>>>>

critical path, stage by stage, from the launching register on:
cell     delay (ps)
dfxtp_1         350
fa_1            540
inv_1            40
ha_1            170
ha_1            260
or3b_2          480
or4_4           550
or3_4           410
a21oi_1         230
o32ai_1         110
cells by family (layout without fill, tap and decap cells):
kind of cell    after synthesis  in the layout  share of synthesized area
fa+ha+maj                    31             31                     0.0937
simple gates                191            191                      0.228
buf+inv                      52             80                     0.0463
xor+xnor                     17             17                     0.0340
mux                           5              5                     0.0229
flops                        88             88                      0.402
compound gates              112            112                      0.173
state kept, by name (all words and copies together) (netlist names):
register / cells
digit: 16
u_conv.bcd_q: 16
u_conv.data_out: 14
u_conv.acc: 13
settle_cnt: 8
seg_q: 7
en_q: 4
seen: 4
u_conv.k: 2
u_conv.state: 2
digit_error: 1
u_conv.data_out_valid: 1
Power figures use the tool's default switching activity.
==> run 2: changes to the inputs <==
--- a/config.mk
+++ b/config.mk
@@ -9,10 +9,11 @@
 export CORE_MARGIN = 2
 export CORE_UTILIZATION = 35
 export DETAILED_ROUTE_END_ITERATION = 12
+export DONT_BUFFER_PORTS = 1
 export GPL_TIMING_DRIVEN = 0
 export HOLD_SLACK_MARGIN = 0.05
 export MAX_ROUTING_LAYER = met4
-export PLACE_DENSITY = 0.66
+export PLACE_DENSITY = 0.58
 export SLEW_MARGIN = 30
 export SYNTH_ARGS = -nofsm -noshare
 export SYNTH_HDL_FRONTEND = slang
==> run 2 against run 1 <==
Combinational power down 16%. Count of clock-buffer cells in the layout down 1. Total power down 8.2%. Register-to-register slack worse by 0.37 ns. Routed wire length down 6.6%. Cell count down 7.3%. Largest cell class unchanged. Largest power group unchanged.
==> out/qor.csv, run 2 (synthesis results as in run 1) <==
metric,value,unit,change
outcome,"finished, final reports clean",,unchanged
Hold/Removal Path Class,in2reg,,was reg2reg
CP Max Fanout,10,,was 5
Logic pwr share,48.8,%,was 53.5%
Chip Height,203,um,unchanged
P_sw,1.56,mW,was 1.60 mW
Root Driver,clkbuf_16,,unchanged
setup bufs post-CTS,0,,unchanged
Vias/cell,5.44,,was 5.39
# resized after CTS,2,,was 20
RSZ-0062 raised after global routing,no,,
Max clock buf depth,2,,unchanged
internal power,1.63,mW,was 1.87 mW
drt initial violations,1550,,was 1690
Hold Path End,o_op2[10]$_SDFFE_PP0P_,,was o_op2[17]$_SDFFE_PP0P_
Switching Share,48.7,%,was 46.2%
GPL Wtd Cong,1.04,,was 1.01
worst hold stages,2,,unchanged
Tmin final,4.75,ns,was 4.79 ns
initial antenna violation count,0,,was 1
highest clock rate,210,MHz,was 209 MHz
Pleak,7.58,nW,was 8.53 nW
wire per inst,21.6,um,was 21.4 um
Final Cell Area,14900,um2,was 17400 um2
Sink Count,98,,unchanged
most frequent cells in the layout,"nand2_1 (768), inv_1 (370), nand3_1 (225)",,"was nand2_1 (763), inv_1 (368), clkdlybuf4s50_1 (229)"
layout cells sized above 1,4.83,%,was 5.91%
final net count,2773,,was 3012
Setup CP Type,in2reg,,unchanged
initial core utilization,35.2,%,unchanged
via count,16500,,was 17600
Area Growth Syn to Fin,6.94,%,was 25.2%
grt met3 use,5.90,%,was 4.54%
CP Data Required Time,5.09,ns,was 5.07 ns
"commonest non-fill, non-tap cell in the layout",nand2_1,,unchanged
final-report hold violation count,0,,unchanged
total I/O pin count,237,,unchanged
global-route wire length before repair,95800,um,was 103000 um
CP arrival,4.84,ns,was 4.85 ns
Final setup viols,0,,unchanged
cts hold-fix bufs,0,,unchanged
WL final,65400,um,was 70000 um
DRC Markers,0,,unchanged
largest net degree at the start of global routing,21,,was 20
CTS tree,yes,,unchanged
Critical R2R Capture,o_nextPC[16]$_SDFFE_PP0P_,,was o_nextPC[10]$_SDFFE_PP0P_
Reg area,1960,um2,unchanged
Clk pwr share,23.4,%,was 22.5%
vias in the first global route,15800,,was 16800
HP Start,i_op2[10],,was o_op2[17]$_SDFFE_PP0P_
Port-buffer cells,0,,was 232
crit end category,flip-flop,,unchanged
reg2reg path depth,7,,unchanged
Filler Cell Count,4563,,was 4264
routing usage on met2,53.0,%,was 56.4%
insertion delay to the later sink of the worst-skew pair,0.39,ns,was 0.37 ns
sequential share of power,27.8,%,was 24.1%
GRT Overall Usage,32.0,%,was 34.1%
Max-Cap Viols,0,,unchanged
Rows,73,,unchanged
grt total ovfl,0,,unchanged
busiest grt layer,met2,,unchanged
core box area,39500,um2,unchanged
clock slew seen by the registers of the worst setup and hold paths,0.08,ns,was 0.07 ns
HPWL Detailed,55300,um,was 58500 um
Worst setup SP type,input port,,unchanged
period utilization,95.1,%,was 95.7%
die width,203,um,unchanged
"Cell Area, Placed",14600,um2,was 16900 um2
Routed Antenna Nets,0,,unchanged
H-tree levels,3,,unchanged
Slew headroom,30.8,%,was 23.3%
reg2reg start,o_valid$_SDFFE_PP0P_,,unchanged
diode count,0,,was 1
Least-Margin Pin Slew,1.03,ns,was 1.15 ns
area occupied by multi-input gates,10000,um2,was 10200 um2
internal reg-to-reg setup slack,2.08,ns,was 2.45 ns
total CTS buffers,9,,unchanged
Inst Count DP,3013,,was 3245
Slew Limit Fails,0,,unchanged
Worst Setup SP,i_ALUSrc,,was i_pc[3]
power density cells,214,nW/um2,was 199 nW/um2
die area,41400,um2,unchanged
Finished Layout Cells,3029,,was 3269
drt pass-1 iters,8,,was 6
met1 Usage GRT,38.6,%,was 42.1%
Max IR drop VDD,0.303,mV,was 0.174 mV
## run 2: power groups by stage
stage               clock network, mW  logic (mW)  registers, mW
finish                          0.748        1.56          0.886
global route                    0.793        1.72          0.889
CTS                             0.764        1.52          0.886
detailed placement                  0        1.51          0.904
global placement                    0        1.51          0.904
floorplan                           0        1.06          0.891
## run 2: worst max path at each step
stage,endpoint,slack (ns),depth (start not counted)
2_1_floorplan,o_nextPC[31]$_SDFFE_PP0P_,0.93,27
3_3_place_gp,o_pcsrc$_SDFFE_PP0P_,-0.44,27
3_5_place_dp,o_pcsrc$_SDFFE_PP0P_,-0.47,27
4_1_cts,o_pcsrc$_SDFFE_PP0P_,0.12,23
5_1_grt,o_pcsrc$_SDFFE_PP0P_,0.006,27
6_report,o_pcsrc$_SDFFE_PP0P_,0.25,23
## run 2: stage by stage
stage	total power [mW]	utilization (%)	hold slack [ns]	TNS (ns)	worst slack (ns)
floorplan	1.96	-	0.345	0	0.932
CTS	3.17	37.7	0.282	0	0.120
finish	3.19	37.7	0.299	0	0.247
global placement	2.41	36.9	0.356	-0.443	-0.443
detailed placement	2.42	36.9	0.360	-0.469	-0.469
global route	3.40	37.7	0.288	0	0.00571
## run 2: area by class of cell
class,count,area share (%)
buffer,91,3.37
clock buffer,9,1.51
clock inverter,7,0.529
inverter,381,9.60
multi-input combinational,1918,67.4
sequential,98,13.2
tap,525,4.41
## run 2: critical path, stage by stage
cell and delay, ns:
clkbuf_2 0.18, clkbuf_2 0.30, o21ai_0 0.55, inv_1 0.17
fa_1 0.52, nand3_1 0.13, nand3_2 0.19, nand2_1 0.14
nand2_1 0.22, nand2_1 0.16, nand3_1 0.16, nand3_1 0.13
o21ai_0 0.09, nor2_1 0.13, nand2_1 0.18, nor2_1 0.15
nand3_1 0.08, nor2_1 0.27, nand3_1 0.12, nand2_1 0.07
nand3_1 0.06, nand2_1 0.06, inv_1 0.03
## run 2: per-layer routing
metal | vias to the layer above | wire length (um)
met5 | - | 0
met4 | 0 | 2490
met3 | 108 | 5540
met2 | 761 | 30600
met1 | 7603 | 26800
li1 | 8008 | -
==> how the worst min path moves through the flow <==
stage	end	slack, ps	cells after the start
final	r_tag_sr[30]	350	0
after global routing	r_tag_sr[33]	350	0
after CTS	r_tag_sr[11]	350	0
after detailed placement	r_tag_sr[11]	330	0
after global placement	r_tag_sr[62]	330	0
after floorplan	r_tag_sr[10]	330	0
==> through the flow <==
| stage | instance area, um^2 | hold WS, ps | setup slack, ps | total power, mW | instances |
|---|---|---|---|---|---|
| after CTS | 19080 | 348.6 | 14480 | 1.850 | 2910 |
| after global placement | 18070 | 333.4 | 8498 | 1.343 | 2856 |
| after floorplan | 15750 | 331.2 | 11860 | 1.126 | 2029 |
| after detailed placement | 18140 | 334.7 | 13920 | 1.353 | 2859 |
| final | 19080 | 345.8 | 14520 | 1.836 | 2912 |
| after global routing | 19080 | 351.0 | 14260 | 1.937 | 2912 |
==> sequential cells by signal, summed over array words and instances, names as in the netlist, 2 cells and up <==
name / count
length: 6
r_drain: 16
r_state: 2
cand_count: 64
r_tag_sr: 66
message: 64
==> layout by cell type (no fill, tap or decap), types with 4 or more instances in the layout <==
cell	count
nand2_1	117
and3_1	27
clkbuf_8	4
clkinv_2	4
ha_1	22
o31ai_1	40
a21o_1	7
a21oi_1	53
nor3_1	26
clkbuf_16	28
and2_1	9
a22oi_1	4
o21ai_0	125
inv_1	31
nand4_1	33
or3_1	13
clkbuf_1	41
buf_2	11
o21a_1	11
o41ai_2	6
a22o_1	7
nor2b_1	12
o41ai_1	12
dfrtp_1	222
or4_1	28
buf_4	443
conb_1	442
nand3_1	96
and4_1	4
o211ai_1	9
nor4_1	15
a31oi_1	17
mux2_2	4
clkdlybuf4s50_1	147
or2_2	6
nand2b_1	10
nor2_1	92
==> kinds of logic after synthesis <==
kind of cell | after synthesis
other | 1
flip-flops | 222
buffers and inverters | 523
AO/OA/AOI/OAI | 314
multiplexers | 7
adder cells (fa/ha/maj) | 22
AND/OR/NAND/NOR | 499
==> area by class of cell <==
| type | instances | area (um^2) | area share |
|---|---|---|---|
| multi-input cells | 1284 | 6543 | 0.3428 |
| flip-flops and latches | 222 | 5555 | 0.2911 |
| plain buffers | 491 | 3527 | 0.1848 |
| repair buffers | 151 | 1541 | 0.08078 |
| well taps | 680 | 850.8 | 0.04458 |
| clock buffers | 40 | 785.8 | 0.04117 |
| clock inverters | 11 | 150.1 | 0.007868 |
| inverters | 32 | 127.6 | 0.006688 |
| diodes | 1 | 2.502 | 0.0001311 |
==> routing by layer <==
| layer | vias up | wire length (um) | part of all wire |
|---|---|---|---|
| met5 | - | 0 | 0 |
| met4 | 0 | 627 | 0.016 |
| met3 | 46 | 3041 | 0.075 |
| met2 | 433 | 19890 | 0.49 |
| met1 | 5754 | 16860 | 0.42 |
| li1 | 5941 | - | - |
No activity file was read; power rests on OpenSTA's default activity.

<<<<
>>>>

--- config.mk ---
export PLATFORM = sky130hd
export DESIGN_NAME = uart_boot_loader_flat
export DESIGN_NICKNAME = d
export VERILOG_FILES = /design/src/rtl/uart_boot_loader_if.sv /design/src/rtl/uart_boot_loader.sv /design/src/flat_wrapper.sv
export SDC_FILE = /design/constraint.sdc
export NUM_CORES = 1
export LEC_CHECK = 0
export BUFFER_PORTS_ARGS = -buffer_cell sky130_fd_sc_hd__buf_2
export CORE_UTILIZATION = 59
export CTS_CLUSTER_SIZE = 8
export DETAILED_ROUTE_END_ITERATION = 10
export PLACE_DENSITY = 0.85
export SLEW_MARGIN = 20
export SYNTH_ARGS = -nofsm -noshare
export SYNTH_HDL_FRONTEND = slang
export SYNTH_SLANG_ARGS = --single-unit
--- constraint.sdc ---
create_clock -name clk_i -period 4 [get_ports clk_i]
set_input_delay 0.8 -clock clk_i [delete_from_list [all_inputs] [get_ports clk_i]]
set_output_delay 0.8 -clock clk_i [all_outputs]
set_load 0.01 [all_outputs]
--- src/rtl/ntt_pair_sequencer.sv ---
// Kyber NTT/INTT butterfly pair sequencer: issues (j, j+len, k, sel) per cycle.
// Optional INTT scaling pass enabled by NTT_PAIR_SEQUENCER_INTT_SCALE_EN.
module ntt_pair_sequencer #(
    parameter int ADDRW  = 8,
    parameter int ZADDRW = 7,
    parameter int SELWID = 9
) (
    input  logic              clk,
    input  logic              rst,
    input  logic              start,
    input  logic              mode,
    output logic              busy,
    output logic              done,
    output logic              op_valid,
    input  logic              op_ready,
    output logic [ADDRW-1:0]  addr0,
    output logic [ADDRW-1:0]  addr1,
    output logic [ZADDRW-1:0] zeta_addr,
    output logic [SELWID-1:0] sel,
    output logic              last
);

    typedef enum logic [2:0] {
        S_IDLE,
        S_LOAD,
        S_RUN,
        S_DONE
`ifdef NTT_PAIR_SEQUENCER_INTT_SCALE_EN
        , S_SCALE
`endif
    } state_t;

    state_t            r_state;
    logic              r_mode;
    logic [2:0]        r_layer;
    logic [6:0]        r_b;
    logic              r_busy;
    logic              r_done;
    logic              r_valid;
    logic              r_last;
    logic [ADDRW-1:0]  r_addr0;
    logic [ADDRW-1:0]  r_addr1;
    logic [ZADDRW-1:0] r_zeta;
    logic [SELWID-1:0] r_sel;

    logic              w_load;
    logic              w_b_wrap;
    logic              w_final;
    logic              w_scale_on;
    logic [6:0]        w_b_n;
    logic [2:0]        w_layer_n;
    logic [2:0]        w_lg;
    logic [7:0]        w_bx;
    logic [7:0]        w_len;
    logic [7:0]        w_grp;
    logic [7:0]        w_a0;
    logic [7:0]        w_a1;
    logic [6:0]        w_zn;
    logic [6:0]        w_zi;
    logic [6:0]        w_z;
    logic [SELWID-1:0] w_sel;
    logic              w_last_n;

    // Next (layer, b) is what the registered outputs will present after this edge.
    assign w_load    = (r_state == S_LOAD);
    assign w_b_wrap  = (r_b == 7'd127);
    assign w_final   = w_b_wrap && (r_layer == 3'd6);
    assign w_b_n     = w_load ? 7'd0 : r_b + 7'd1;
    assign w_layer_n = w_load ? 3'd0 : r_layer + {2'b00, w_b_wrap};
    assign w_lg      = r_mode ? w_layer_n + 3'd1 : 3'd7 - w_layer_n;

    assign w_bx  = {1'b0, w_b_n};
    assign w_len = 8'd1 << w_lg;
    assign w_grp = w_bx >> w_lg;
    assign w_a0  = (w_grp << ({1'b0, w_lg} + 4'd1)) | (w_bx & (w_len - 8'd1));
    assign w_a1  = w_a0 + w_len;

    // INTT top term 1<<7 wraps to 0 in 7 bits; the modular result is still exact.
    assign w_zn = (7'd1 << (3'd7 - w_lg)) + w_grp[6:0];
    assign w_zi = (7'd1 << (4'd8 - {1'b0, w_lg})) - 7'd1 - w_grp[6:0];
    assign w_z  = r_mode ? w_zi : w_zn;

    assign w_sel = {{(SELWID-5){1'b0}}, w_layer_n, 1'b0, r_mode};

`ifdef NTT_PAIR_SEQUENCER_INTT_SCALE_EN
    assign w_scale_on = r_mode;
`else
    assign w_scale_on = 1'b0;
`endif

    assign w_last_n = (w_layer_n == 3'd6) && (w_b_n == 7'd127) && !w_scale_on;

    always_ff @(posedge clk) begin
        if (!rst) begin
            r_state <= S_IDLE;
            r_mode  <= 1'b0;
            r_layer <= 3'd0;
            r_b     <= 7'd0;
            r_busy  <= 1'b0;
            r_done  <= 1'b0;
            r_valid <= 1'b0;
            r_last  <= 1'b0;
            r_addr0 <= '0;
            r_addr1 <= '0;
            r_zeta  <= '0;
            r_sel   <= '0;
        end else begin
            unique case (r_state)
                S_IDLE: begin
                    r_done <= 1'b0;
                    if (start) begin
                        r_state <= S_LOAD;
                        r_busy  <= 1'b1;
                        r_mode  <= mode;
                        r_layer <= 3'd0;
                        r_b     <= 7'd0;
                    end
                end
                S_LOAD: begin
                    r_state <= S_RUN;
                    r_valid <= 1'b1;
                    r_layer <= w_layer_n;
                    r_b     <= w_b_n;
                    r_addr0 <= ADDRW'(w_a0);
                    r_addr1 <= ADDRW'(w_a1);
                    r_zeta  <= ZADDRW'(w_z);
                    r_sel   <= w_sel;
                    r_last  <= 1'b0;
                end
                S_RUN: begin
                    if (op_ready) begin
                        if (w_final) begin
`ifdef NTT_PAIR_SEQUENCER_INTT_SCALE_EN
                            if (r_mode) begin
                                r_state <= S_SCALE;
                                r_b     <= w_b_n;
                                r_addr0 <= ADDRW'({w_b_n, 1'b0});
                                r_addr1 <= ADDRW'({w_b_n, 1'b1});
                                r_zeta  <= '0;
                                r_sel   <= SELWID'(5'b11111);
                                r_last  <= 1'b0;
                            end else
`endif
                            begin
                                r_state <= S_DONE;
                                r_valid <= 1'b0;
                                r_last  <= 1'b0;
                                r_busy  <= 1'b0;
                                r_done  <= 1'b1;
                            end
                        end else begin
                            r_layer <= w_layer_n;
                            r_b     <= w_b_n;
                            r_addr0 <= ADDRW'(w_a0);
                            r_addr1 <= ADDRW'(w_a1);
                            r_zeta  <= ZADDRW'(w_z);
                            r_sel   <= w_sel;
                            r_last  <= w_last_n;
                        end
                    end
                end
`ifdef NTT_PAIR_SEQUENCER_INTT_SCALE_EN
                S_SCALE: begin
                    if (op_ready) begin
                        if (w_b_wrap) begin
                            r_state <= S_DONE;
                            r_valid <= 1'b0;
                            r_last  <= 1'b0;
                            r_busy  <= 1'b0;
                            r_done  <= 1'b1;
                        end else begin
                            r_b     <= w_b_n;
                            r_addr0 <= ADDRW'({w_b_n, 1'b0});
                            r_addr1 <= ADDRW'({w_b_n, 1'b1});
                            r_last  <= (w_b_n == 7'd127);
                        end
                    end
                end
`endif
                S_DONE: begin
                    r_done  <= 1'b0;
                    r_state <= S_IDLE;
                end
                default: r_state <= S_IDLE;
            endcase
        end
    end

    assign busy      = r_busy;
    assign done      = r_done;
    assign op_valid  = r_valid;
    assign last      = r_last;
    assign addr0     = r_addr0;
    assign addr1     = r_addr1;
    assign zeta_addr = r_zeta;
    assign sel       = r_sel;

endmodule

<<<<

### WORK ITEM
Return exactly the lines above from the line that has "stage,endpoint,slack (ns),depth (start" through the line that has "## run 2: stage by stage", inclusive, and nothing else.

### REPLY TO THE TASK
stage,endpoint,slack (ns),depth (start not counted)
2_1_floorplan,o_nextPC[31]$_SDFFE_PP0P_,0.93,27
3_3_place_gp,o_pcsrc$_SDFFE_PP0P_,-0.44,27
3_5_place_dp,o_pcsrc$_SDFFE_PP0P_,-0.47,27
4_1_cts,o_pcsrc$_SDFFE_PP0P_,0.12,23
5_1_grt,o_pcsrc$_SDFFE_PP0P_,0.006,27
6_report,o_pcsrc$_SDFFE_PP0P_,0.25,23
## run 2: stage by stage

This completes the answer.